**Task to carry out:**
After locating the line that contains "wire [3:0] pin" in the records below, write out exactly that line and each line after it through the one that contains "Ld : (m_fix", and nothing else.

═════ Records provided

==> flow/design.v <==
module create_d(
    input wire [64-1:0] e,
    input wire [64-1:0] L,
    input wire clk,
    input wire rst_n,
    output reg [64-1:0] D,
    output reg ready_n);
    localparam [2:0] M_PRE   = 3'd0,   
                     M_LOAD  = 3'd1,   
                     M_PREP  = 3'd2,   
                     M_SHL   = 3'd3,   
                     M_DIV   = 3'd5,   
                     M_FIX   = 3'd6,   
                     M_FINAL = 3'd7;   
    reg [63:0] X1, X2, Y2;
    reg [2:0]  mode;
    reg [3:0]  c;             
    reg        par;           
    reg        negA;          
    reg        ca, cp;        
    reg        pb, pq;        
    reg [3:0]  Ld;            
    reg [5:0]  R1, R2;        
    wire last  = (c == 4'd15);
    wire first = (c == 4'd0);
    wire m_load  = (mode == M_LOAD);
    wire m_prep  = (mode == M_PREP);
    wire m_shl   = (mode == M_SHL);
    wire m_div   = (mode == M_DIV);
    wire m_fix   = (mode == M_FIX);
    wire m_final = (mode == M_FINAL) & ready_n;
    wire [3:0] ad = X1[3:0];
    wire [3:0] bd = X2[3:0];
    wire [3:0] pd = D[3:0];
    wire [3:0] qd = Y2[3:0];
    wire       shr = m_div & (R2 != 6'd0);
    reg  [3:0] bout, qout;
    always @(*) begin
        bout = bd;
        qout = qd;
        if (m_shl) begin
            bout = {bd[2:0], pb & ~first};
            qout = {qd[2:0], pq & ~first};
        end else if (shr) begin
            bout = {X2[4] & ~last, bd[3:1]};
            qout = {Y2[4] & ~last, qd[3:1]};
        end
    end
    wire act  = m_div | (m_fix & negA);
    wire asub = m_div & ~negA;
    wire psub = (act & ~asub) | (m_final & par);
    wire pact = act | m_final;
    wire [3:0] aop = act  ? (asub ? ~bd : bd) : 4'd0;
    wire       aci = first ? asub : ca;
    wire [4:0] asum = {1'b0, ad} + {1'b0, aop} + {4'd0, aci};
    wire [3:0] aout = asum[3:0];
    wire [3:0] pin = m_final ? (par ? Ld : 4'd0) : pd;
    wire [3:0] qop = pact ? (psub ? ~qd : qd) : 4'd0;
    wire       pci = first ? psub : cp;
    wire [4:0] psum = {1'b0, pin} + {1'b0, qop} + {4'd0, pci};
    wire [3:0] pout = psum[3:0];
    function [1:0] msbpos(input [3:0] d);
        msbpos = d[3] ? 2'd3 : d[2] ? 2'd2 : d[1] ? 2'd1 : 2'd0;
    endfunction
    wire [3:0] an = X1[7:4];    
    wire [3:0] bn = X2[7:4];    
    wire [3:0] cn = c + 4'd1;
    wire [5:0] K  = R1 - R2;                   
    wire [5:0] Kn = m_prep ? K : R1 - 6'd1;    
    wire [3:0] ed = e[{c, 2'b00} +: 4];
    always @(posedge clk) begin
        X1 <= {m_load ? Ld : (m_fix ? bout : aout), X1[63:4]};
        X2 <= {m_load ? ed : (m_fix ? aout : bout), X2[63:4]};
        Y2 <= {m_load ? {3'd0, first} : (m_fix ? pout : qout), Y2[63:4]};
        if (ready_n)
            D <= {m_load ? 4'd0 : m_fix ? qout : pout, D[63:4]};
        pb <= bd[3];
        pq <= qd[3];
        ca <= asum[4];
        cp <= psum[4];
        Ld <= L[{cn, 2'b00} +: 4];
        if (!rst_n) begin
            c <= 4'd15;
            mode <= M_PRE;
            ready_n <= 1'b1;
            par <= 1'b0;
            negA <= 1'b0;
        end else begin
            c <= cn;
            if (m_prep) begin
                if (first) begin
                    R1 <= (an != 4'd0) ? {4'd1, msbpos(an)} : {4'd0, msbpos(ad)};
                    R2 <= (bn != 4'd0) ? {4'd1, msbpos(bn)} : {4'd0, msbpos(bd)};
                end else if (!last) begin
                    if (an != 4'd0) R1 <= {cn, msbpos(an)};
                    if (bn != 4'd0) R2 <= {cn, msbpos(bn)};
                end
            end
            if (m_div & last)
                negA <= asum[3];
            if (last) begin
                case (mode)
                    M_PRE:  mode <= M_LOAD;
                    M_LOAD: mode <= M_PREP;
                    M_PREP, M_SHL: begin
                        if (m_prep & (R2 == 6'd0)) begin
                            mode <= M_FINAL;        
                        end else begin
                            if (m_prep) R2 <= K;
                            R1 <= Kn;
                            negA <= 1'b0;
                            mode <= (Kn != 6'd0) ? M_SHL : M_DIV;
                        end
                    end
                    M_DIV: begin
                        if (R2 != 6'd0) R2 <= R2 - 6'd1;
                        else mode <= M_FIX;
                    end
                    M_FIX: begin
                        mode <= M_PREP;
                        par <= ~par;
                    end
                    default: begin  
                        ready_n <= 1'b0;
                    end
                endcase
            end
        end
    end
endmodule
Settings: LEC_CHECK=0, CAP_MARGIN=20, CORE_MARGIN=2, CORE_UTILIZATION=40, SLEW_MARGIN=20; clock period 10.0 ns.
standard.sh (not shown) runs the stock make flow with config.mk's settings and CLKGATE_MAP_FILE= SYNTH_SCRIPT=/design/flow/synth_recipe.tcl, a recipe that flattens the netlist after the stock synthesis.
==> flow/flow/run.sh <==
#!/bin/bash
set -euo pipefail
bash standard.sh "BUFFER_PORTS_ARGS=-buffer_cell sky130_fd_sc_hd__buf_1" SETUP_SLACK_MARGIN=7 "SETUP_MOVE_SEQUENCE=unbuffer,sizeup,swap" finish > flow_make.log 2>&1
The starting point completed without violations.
Source: an optimization exercise on an open RTL-to-GDS flow (aim: small area). Production flows keep margins and buffers that such runs may drop.
RTL that was checked went through simulation tests only; none was proved equivalent to the original.
No activity file was given, so power comes from the tool's default toggle rates.

==> flow/design.v (excerpt) <==
module play_core #(
    parameter time_per_step = 200,
    parameter time_per_food = 3,
    parameter total_food = 36,
    parameter food_a_color = 12'h48F,
    parameter food_b_color = 12'h00F,
    parameter GAME_OVER = 5'b11000,
    parameter PAINT_A = 5'b11010,
    parameter PAINT_B = 5'b11011,
    parameter IDLE = 5'b00000,
    parameter DEL_TAILA = 5'b00001,
    parameter DEL_TAILB = 5'b00010,
    parameter PNT_TAILA = 5'b00011,
    parameter CHANGE_DIRC = 5'b00100,
    parameter LOCK_A = 5'b00101,
    parameter LOCK_B = 5'b00110,
    parameter LOCK = 5'b00111,
    parameter PNT_TAILB = 5'b01000,
    parameter PNT_HEADA = 5'b01001,
    parameter PNT_HEADB = 5'b01010,
    parameter JUG_EATA = 5'b01011,
    parameter JUG_EATB = 5'b01100,
    parameter CHANGE_DIRC_TAILA = 5'b01101,
    parameter CHANGE_DIRC_TAILB = 5'b01110,
    parameter EXT_TAILA = 5'b01111,
    parameter GET_INFO_TAILA = 5'b10000,
    parameter CHANGE_TO_TAILB = 5'b10001,
    parameter GET_INFO_TAILB = 5'b10010,
    parameter EXT_TAILB = 5'b10011,
    parameter SET_FOOD = 5'b10100,
    parameter GET_INFO_FOOD = 5'b10101,
    parameter JUG_FOOD_LOCTION = 5'b10110,
    parameter GROW_TAILB = 5'b10111
)(
    input clk,
    input rst,
    input play, pause,
    input [11:0] head_a_color, head_b_color,
    input [11:0] body_a_color, body_b_color,
    input BTNL_a, BTNR_a, BTNU_a, BTND_a,
    input BTNL_b, BTNR_b, BTNU_b, BTND_b,
    input [15:0] rdata,
    output reg [1:0] who_win,
    output reg over,
    output [31:0] len_a, len_b,
  ...
For scale: about 230 flip-flops, ~180 I/O pins.
==> flow/config.mk <==
export PLATFORM = sky130hd
export DESIGN_NAME = play_core
export DESIGN_NICKNAME = play_core
export VERILOG_FILES = /design/flow/design.v
export SDC_FILE = /design/flow/constraint.sdc
export NUM_CORES = 4
export LEC_CHECK = 0
export ABC_AREA = 1
export CAP_MARGIN = 20
export CORE_MARGIN = 2
export CORE_UTILIZATION = 60
export CTS_BUF_LIST = sky130_fd_sc_hd__clkbuf_8
export CTS_CLUSTER_DIAMETER = 80
export CTS_CLUSTER_SIZE = 12
export PLACE_DENSITY = 0.75
export SLEW_MARGIN = 20
==> flow/constraint.sdc <==
create_clock -name core_clock -period 12.0 [get_ports {clk}]
set_input_delay 2.4000 -clock core_clock [delete_from_list [all_inputs] [get_ports {clk}]]
set_output_delay 2.4000 -clock core_clock [all_outputs]
set_load 0.01 [all_outputs]
standard.sh (not shown) runs the stock make flow with config.mk's settings and CLKGATE_MAP_FILE= SYNTH_SCRIPT=/design/flow/synth_recipe.tcl, a recipe that flattens the netlist after the stock synthesis.
==> flow/flow/run.sh <==
#!/bin/bash
# The standard layout (standard.sh) with these changes to how it is made:
#  - synthesis is synth_recipe.tcl with flow/synth_extra.tcl added: ABC maps
#    the logic with flow/abc.script, and full/half-adder cells are used
#    only for the board address adder; the registers and their names are
#    the same as the standard synthesis's
#  - no Kogge-Stone carry unit (the SYNTH_OPERATIONS_ARGS default)
#  - the port buffers that global placement adds are buf_1 cells
# Each tool's full output is in standard.log and in orfs/logs/.
set -euo pipefail
{
    head -n 1 synth_recipe.tcl
    cat flow/synth_extra.tcl
    tail -n +2 synth_recipe.tcl
} > my_synth.tcl
export SNAKE_ABC_SCRIPT="$PWD/flow/abc.script"
bash standard.sh \
    SYNTH_OPERATIONS_ARGS=-noshare \
    "BUFFER_PORTS_ARGS=-buffer_cell sky130_fd_sc_hd__buf_1" \
    SYNTH_SCRIPT="$PWD/my_synth.tcl" \
    finish > standard.log 2>&1
==> flow/flow/abc.script <==
strash
&get -n
&deepsyn -T 60 -S 1
&put
strash
&get -n
&dch -f
&nf -R 1000
&put
==> flow/flow/synth_extra.tcl <==
# Additions to synth_recipe.tcl, defined before it sources the flow's
# synth.tcl. They change only how the logic is mapped to cells; the
# registers and their names stay those of the standard synthesis.

# Technology mapping with flow/abc.script (ABC's &deepsyn logic
# optimization for up to 60 s, then area-oriented mapping with &nf)
# instead of the flow's abc_area / abc_speed script, which sizes and
# buffers cells for a delay target: the -script and -D arguments of the
# flow's abc call are replaced.
proc abc {args} {
  set out {}
  set skip 0
  foreach a $args {
    if { $skip } { set skip 0; continue }
    if { $a eq "-script" || $a eq "-D" } { set skip 1; continue }
    lappend out $a
  }
  yosys abc -script $::env(SNAKE_ABC_SCRIPT) {*}$out
}

# Full/half-adder cells only for the board address adder: the fan-in cone
# of waddr back to the registers. Elsewhere ABC maps the arithmetic.
proc extract_fa {args} {
  yosys extract_fa {*}$args {w:waddr} {%ci*:-[C,D,E,R]}
}
The first run ran to the end with no violations.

══════════

**Your response:**
    wire [3:0] pin = m_final ? (par ? Ld : 4'd0) : pd;
    wire [3:0] qop = pact ? (psub ? ~qd : qd) : 4'd0;
    wire       pci = first ? psub : cp;
    wire [4:0] psum = {1'b0, pin} + {1'b0, qop} + {4'd0, pci};
    wire [3:0] pout = psum[3:0];
    function [1:0] msbpos(input [3:0] d);
        msbpos = d[3] ? 2'd3 : d[2] ? 2'd2 : d[1] ? 2'd1 : 2'd0;
    endfunction
    wire [3:0] an = X1[7:4];    
    wire [3:0] bn = X2[7:4];    
    wire [3:0] cn = c + 4'd1;
    wire [5:0] K  = R1 - R2;                   
    wire [5:0] Kn = m_prep ? K : R1 - 6'd1;    
    wire [3:0] ed = e[{c, 2'b00} +: 4];
    always @(posedge clk) begin
        X1 <= {m_load ? Ld : (m_fix ? bout : aout), X1[63:4]};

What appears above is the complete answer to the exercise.